▶ [What needs to be done] In the material below, identify each line bearing the word "after". Reproduce those lines.

▶ [Record extracts]
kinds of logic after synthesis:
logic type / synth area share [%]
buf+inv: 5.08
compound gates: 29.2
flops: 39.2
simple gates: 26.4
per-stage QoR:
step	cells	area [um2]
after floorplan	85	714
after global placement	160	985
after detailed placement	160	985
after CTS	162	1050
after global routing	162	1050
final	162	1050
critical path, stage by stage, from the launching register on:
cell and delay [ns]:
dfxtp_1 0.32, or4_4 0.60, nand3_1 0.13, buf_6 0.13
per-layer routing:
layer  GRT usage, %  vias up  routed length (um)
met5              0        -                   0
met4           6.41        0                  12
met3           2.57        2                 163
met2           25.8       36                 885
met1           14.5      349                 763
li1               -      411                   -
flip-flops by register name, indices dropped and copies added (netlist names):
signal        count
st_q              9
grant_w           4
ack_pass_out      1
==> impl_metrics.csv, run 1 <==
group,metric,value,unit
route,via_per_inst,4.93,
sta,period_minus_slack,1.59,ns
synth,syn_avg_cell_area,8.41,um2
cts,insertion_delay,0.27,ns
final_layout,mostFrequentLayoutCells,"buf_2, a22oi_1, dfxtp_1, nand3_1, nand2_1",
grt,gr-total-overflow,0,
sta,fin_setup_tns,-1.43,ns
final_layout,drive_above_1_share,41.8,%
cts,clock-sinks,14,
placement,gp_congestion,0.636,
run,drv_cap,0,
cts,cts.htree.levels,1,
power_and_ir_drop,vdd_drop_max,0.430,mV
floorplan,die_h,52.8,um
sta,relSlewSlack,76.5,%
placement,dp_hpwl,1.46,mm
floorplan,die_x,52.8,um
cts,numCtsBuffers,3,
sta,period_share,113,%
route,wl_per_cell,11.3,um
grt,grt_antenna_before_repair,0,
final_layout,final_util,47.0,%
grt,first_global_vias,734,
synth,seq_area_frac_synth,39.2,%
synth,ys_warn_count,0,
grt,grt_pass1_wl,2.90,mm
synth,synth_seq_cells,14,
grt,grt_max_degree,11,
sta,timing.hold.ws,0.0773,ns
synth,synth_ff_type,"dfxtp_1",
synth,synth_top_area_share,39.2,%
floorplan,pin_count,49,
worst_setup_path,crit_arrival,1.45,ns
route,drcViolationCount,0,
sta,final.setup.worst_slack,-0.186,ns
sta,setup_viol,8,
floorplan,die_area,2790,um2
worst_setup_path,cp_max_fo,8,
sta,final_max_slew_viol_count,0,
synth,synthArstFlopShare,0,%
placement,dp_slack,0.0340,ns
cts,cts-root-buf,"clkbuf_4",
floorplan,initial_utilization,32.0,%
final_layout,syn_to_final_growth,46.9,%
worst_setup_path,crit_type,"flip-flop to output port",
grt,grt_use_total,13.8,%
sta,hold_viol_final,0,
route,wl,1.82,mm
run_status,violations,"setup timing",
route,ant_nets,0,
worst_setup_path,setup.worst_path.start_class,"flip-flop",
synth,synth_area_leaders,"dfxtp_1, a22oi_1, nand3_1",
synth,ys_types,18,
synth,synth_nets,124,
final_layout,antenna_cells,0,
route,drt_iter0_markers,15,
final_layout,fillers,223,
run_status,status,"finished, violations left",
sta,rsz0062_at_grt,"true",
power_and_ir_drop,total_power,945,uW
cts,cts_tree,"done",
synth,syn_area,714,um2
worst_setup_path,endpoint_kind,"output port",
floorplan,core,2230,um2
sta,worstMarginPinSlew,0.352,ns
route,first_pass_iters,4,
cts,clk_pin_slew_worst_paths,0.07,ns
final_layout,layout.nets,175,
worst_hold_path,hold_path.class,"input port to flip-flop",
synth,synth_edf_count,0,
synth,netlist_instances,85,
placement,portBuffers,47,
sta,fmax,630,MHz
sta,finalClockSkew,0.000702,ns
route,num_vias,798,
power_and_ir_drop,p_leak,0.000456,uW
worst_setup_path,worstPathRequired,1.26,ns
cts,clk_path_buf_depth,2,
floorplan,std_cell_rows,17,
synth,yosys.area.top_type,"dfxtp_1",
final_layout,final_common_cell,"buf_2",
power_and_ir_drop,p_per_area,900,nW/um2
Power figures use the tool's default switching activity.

--

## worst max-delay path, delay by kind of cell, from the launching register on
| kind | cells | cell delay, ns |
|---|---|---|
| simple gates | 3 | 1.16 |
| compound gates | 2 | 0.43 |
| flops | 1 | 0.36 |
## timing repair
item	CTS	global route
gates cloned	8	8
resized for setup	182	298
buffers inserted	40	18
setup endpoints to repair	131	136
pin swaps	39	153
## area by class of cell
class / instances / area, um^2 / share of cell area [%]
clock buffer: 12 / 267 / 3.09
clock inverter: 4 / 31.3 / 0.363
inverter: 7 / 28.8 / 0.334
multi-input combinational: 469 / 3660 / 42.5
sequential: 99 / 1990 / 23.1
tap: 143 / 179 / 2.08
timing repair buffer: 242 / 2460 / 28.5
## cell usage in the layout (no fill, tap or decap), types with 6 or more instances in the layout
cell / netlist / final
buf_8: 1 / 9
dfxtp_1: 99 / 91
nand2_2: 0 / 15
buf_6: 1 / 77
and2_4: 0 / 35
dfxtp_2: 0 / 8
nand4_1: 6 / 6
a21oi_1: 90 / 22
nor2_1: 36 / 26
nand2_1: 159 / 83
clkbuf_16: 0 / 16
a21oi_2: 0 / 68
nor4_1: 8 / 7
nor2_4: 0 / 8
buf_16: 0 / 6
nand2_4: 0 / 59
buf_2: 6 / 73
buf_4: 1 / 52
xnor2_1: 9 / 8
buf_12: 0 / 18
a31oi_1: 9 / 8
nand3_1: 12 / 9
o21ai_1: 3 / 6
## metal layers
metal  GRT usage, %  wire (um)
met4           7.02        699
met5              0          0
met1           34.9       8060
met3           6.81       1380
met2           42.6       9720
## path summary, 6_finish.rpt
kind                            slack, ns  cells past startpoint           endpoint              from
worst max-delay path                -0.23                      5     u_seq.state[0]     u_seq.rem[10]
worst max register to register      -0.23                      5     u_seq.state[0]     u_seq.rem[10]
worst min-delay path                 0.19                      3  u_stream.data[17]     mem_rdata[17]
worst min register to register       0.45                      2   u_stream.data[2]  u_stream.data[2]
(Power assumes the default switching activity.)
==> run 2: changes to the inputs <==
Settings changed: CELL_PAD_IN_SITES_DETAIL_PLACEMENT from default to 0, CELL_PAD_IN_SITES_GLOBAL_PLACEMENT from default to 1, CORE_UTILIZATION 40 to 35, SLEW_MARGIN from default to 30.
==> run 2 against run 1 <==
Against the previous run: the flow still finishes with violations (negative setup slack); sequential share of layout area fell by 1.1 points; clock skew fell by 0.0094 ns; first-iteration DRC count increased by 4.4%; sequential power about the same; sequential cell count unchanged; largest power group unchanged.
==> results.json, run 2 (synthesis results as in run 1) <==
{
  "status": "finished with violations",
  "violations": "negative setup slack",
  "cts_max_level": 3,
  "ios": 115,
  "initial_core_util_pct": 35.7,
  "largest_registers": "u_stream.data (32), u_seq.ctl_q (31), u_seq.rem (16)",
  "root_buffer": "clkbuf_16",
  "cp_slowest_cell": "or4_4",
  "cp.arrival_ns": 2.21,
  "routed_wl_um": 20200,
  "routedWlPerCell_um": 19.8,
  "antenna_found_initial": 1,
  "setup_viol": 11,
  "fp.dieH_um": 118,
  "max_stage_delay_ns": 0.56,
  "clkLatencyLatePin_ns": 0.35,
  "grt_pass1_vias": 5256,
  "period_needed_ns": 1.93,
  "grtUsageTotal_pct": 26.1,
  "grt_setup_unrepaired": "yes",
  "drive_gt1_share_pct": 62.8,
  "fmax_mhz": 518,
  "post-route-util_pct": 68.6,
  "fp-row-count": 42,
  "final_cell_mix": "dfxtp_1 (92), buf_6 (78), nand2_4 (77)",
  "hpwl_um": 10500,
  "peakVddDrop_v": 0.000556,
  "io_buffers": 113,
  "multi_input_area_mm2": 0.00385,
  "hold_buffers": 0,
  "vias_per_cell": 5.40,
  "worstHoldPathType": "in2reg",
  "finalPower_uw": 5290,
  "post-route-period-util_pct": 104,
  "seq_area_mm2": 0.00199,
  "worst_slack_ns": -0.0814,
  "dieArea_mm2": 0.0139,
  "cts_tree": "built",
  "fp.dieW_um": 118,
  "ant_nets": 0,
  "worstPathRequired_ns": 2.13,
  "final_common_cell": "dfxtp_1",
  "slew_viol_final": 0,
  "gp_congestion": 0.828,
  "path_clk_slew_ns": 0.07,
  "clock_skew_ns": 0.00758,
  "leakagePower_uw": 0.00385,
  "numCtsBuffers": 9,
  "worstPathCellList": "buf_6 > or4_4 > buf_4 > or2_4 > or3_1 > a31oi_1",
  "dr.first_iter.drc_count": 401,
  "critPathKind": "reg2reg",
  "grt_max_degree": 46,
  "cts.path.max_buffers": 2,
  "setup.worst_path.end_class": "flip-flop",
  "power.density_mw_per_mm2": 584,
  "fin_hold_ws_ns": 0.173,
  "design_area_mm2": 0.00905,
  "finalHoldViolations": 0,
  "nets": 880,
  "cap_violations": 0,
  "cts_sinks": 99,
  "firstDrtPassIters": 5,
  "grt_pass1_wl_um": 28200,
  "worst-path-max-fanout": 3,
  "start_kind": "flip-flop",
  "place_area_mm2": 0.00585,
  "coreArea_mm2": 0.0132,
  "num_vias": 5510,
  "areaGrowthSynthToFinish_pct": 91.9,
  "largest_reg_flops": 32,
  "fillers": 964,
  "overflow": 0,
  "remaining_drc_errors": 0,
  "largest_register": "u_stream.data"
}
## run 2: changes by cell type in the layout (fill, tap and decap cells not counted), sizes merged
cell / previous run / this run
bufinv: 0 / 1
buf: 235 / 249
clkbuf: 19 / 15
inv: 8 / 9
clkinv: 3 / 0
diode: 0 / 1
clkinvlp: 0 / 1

▶ [Task result]
kinds of logic after synthesis:
after floorplan	85	714
after global placement	160	985
after detailed placement	160	985
after CTS	162	1050
after global routing	162	1050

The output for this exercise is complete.